St Stephen’s Church and Hampstead Hill School campaigners are asking the Royal Free Hospital to consider an alternate site for the proposed Pears Building research centre, to avert any damage to the historic building.

Ham & High: Attendees at the meeting held at St Stephen's Hall on Tuesday December 12Attendees at the meeting held at St Stephen's Hall on Tuesday December 12 (Image: Archant)

At a public meeting on Tuesday held at the former church by the chairman of the St Stephen’s Trust Michael Taylor, attendees said a site on the corner of Fleet Road and Lawn Road, on the other side of the hospital would be more suitable.

Former deputy headteacher and campaigner Linda Grove was one of those to back the idea. She said: “If it goes onto Fleet Road, then it won’t affect St Stephens, and will still be close to the Royal Free. It could also have some sort of uplift for the area with regeneration.”

During a presentation at the start of the meeting, Mr Taylor repeated concerns in a recent report by St Stephen’s Trust that piling walls for construction could cause groundwater underneath the school to dam up and lead to the ground slipping.

Around 30 attendees at the meeting, including residents and local councillors, insisted that they weren’t against the concept of the building, or that it would be in Hampstead, but that they didn’t want the church put in danger.

Ham & High: St Stephens church, Rosslyn HIll, NW3St Stephens church, Rosslyn HIll, NW3 (Image: Archant)

Resident Jane Lyons said: “We don’t disagree with the building, and we’re happy to have it here. But what we don’t want is any risk to the school and the site.”

Hampstead Town Councillor Oliver Cooper also slammed Camden Council’s planning department, and said that it wasn’t a case of St Stephen’s against the NHS. “The planning department are too opaque, don’t listen to residents views enough and are sometimes secretive.

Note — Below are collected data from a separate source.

File: src/rtl/lrsa_pkg.sv
// lrsa_pkg: shared types for the loop ratio sync adjust unit
// no dependencies; imported by every module of the block
package lrsa_pkg;

    // pipeline control handed to each stage cell
    typedef struct packed {
        logic valid;
        logic adv;
    } pipe_ctl_t;

endpackage

File: src/rtl/lrsa_pick_cell.sv
// lrsa_pick_cell: one candidate of the search, compares it with the running best
// depends on lrsa_pkg; candidate layout {ok, neg, mag, n, m}
module lrsa_pick_cell #(
    parameter int CW  = 24,
    parameter int NC  = 6,
    parameter int IDX = 0
) (
    input  logic                     aclk,
    input  logic                     aresetn,
    input  lrsa_pkg::pipe_ctl_t      ctl,
    input  logic [3*CW+1:0]          best_in,
    input  logic [NC*(3*CW+2)-1:0]   cands_in,
    output logic                     valid_out,
    output logic [3*CW+1:0]          best_out,
    output logic [NC*(3*CW+2)-1:0]   cands_out
);
    import lrsa_pkg::*;

    localparam int CAND_W = 3 * CW + 2;

    logic [CAND_W-1:0]    cand_in;
    logic                 valid_a_reg;
    logic [CAND_W-1:0]    best_a_reg;
    logic [CAND_W-1:0]    cand_a_reg;
    logic [NC*CAND_W-1:0] cands_a_reg;
    logic [2*CW-1:0]      p_cand_reg;
    logic [2*CW-1:0]      p_best_reg;
    logic                 take;
    logic                 valid_b_reg;
    logic [CAND_W-1:0]    best_b_reg;
    logic [NC*CAND_W-1:0] cands_b_reg;

    assign cand_in = cands_in[IDX*CAND_W +: CAND_W];

    // cross products of the two error fractions
    always_ff @(posedge aclk) begin
        if (ctl.adv) begin
            p_cand_reg  <= (2*CW)'(cand_in[3*CW-1:2*CW]) * (2*CW)'(best_in[CW-1:0]);
            p_best_reg  <= (2*CW)'(best_in[3*CW-1:2*CW]) * (2*CW)'(cand_in[CW-1:0]);
            best_a_reg  <= best_in;
            cand_a_reg  <= cand_in;
            cands_a_reg <= cands_in;
        end
    end

    // an accepted candidate replaces the best when the best is not accepted or its error is strictly smaller
    assign take = cand_a_reg[CAND_W-1] && (!best_a_reg[CAND_W-1] || p_cand_reg < p_best_reg);

    always_ff @(posedge aclk) begin
        if (ctl.adv) begin
            best_b_reg  <= take ? cand_a_reg : best_a_reg;
            cands_b_reg <= cands_a_reg;
        end
    end

    // stage valids
    always_ff @(posedge aclk) begin
        if (!aresetn) begin
            valid_a_reg <= 1'b0;
            valid_b_reg <= 1'b0;
        end else if (ctl.adv) begin
            valid_a_reg <= ctl.valid;
            valid_b_reg <= valid_a_reg;
        end
    end

    assign valid_out = valid_b_reg;
    assign best_out  = best_b_reg;
    assign cands_out = cands_b_reg;

endmodule

File: config.mk
export PLATFORM = sky130hd
export DESIGN_NAME = lrsa_pick_cell
export DESIGN_NICKNAME = d
export VERILOG_FILES = /design/src/rtl/lrsa_pkg.sv /design/src/rtl/lrsa_pick_cell.sv
export SDC_FILE = /design/constraint.sdc
export NUM_CORES = 2
export LEC_CHECK = 0
export BUFFER_PORTS_ARGS = -buffer_cell sky130_fd_sc_hd__buf_2
export CORE_ASPECT_RATIO = 0.9
export CORE_MARGIN = 3
export CORE_UTILIZATION = 45
export DETAILED_ROUTE_END_ITERATION = 8
export PLACE_DENSITY = 0.68
export SETUP_SLACK_MARGIN = 0.5
export SYNTH_ARGS = -nofsm -noshare
export SYNTH_HDL_FRONTEND = slang
export SYNTH_SLANG_ARGS = --single-unit
File: constraint.sdc
create_clock -name aclk -period 7.55 [get_ports aclk]
set_input_delay 1.51 -clock aclk [delete_from_list [all_inputs] [get_ports aclk]]
set_output_delay 1.51 -clock aclk [all_outputs]
set_load 0.02 [all_outputs]
Word-level counts from Yosys, hierarchy flattened
Index checks and enable logic that the tools add are counted.
W data, S select, Z words.
- flip-flop bits (word level): 1208
- output and inout bits: 519
- logic and storage cells: 16
- $mul: 2
- magnitude comparators: 1
- mux-type cells: 1
- reduce and logical (&&, ||, !) cells: 3
- operators by type and width (cell ; count):
    $mul A24 B24 Y48 ; 2
    $mux W74 ; 1
    $lt A48 B48 Y1 ; 1
    $logic_and A1 B1 Y1 ; 1
    $logic_not A1 Y1 ; 1
    $logic_or A1 B1 Y1 ; 1

Logic depth before layout (Yosys ltp)
- word-level depth: 4
- mapped depth: 26

Worst setup path after synthesis
No wires, ideal clock.
- kind: input to register
- start: input port best_in[3]
- end: register p_cand_reg[47] (data pin)
- arrival time: 7.661 ns
- required time: 7.290 ns
- slack: -0.371 ns
- stages on the path: 26
- buffers on the path: 1
- path through: clkbuf_1 > nand2_1 > fa_1 > inv_1 > fa_1 > inv_1 > fa_1 > inv_1 > fa_1 > inv_1 > fa_1 > inv_1 > fa_1 > inv_1 > fa_1 > inv_1 > ha_1 > a211oi_1 > o21ai_0 > a41oi_1 > o21ai_0 > a21bo_2 > a211oi_1 > o31ai_1 > a31oi_1 > xnor2_1
- longest elaborated chain between the ends: 1
- RTL lines (item ; line ; source):
    start, declared ; lrsa_pick_cell.sv:11 ; input logic [3*CW+1:0] best_in,
    $mul A24 B24 Y48 ; lrsa_pick_cell.sv:38 ; p_cand_reg <= (2*CW)'(cand_in[3*CW-1:2*CW]) * (2*CW)'(best_in[CW-1:0]);
    end signal, assigned ; lrsa_pick_cell.sv:38 ;
    end, declared ; lrsa_pick_cell.sv:26 ; logic [2*CW-1:0] p_cand_reg;
Every way passes these cells.
A chain may end at the register's enable or synchronous reset.

Worst setup path in the final report
- start: input port best_in[55]
- end: register p_best_reg[45] (data pin)
- longest elaborated chain between the ends: 1
- RTL lines (item ; line ; source):
    $mul A24 B24 Y48 ; lrsa_pick_cell.sv:39 ; p_best_reg <= (2*CW)'(best_in[3*CW-1:2*CW]) * (2*CW)'(cand_in[CW-1:0]);
    end signal, assigned ; lrsa_pick_cell.sv:39 ;
    end, declared ; lrsa_pick_cell.sv:27 ; logic [2*CW-1:0] p_best_reg;
Every way passes these cells.

==> flow_summary.rst <==
.. list-table::
   :header-rows: 1

   * - Metric
     - Value
   * - Run status
     - completed
   * - Post-route clock period utilization
     - 94.6%
   * - Setup repair after global routing missed its margin
     - yes
   * - Post-synthesis cell type count
     - 60
   * - Relative slew margins
     - 28.3%
   * - Starting density of the core
     - 45.6%
   * - Antenna violations before repair
     - 99
   * - Vias
     - 50500
   * - Top FF cell, synth
     - sky130_fd_sc_hd__edfxtp_1
   * - Complex-gate fraction of the synthesized area
     - 3.89%
   * - Pin count of the biggest net entering global routing
     - 175
   * - Hold Violations, Final
     - 0
   * - Flip-flop count of the largest register, all copies and words added
     - 444
   * - Number of pins with negative max-slew slack in the final report
     - 0
   * - Setup skew after layout
     - 0.0833 ns
   * - Met1 layer usage reported by global route
     - 39.8%
   * - Number of nets with antenna violations after routing
     - 0
   * - Overall routed net length
     - 256000 µm
   * - First-pass GRT wire length
     - 360000 µm
   * - Highest-utilization routing layer at the global route stage
     - met2
   * - Cell with the most instances after synthesis
     - sky130_fd_sc_hd__inv_1
   * - Growth of design area from synthesis to finish
     - 23.8%
   * - Post-Synth Simple-Gate Area
     - 9.55%
   * - Cell type contributing the most total cell area after synthesis
     - sky130_fd_sc_hd__edfxtp_1
   * - Post-synth EDFFs
     - 1132
   * - Clock tree from TritonCTS
     - built
   * - Post-cts hold buffer count
     - 0
   * - Area of the die
     - 170000 µm²
   * - # H-tree levels
     - 3
   * - Post-CTS clock slew at the launch and capture registers of the worst setup and hold paths
     - 0.07 ns
   * - Insertion delay of the later-clocked pin in the worst-skew pair
     - 0.78 ns
   * - Post-Synthesis Net Count
     - 7678
   * - Dominant combinational cell family by area after synthesis
     - adder cells
   * - Die H
     - 392 µm
   * - Count of input and output buffers
     - 1040
   * - YS warnings
     - 0
   * - Half-perimeter wire length after detailed placement
     - 208000 µm
   * - Pre-antenna DRT Iters
     - 8
   * - Slew at the pin with the worst max-slew slack
     - 1.08 ns
   * - Routed WL per cell
     - 27.0 µm
   * - Area share of the largest cell type after synthesis
     - 45.7%
   * - CORE AREA
     - 163000 µm²
   * - Die width
     - 434 µm
   * - Final hold slack
     - 0.369 ns
   * - Gp weighted congestion
     - 0.949
   * - Gate Count Post-Synth
     - 5797
   * - Via density
     - 5.31
   * - Worst min-delay path category
     - reg2reg
   * - Fraction of synthesized cell area in xor and xnor cells
     - 1.05%
   * - Syn Std Cell Area
     - 74400 µm²
   * - Kind of start point of the critical path
     - input pin
   * - Post-synth ARST share
     - 0%
   * - Number of nets in the layout
     - 9121
   * - Setup-violating endpoint count in the final report
     - 0
   * - Post-synthesis adder-cell area fraction
     - 32.6%
   * - Iter 0 DRT Violations
     - 4532
   * - Required time worst endpoint
     - 8.01 ns
   * - Timing startpoint of the critical path
     - best_in[55]
   * - DP Area
     - 85800 µm²
   * - Global Route Usage Sum
     - 29.8%
   * - Site Rows
     - 140
   * - Number of primary I/O pins
     - 1041
   * - Highest clock rate
     - 140 MHz
   * - Critical-path maximum fanout
     - 14
   * - Ratio of cells with drive above 1 in the final layout
     - 28.2%
   * - Data arrival time of the worst path
     - 7.60 ns
   * - Post-route minimum period
     - 7.14 ns
   * - Number of remaining DRC errors
     - 0
   * - GRT overflow
     - 0
   * - Total Neg Setup Slack
     - 0 ns
   * - CTS max path bufs
     - 3
   * - Dominant cells by area after synthesis
     - sky130_fd_sc_hd__edfxtp_1 46%, sky130_fd_sc_hd__fa_1 26%, sky130_fd_sc_hd__ha_1 6.6%
   * - Multiplexer area fraction after synthesis
     - 0.0404%
   * - Total clock buffers created by CTS
     - 115
   * - Worst hold path startpoint
     - cands_a_reg[382]
   * - GR Layer Usage met2
     - 45.1%
   * - Sequential element share of the synthesized area
     - 45.8%
   * - Total of flip-flops plus latches after synthesis
     - 1134
   * - Crit Path Class
     - in2reg
   * - Max capacitance violation total
     - 0
   * - R2r startpoint
     - p_cand_reg[5]
   * - Capturing element type of the critical path
     - register
   * - Vias in the first global route
     - 51400
   * - Cell at the root of the clock tree
     - sky130_fd_sc_hd__clkbuf_16
   * - Cells after DPL
     - 9186
   * - Final Instance Count excl. Fillers
     - 9503
   * - CTS sink cnt
     - 1134
   * - Most numerous cell types in the synthesized netlist
     - 1162 x sky130_fd_sc_hd__inv_1, 1132 x sky130_fd_sc_hd__edfxtp_1, 964 x sky130_fd_sc_hd__fa_1
   * - Final cell area excluding filler cells
     - 92000 µm²
   * - Met3 global-route usage
     - 9.46%
   * - Synthesized area per cell
     - 12.8 µm²
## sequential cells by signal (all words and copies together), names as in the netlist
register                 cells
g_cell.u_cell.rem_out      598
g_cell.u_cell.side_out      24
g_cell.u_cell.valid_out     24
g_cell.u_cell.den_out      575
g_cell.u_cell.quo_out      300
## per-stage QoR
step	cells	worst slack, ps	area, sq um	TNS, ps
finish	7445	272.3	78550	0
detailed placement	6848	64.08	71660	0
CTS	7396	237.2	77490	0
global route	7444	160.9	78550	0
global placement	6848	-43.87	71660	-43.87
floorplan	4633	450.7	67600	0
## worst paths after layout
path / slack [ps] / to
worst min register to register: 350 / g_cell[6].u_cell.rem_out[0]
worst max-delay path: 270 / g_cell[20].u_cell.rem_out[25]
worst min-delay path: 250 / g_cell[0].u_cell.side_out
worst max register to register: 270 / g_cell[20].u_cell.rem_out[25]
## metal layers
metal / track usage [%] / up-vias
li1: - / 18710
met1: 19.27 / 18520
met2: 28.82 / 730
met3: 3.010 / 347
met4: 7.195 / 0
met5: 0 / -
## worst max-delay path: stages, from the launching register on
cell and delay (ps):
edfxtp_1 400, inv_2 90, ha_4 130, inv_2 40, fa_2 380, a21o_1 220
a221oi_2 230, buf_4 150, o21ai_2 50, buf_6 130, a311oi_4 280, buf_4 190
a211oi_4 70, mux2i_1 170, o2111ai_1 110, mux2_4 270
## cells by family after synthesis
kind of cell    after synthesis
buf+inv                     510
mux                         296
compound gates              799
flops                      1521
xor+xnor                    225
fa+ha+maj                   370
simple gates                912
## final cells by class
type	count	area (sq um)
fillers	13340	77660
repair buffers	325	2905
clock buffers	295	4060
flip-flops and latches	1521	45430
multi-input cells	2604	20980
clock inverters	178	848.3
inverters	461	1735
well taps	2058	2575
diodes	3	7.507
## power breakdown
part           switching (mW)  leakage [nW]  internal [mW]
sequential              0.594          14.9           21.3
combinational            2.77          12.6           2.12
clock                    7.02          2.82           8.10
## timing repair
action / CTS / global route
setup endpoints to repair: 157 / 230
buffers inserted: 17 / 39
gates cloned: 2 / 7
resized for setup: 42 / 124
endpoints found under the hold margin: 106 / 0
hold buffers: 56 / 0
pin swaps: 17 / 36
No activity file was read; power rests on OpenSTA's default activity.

It isn’t about the Royal Free, it is about St Stephens against Camden planning department.”

Organiser Mr Taylor was happy about the meeting.

He said: “At this time of year with it being cold, I didn’t expect many but I was pleased because the people who came were important, we had a governor from the Royal Free, Maria Higson, and a parent from the school.”

However in closing the meeting, he showed no signs of giving up the fight. “If they don’t listen to us, then what I have spent my last twenty years working on may end up as a heap of bricks.”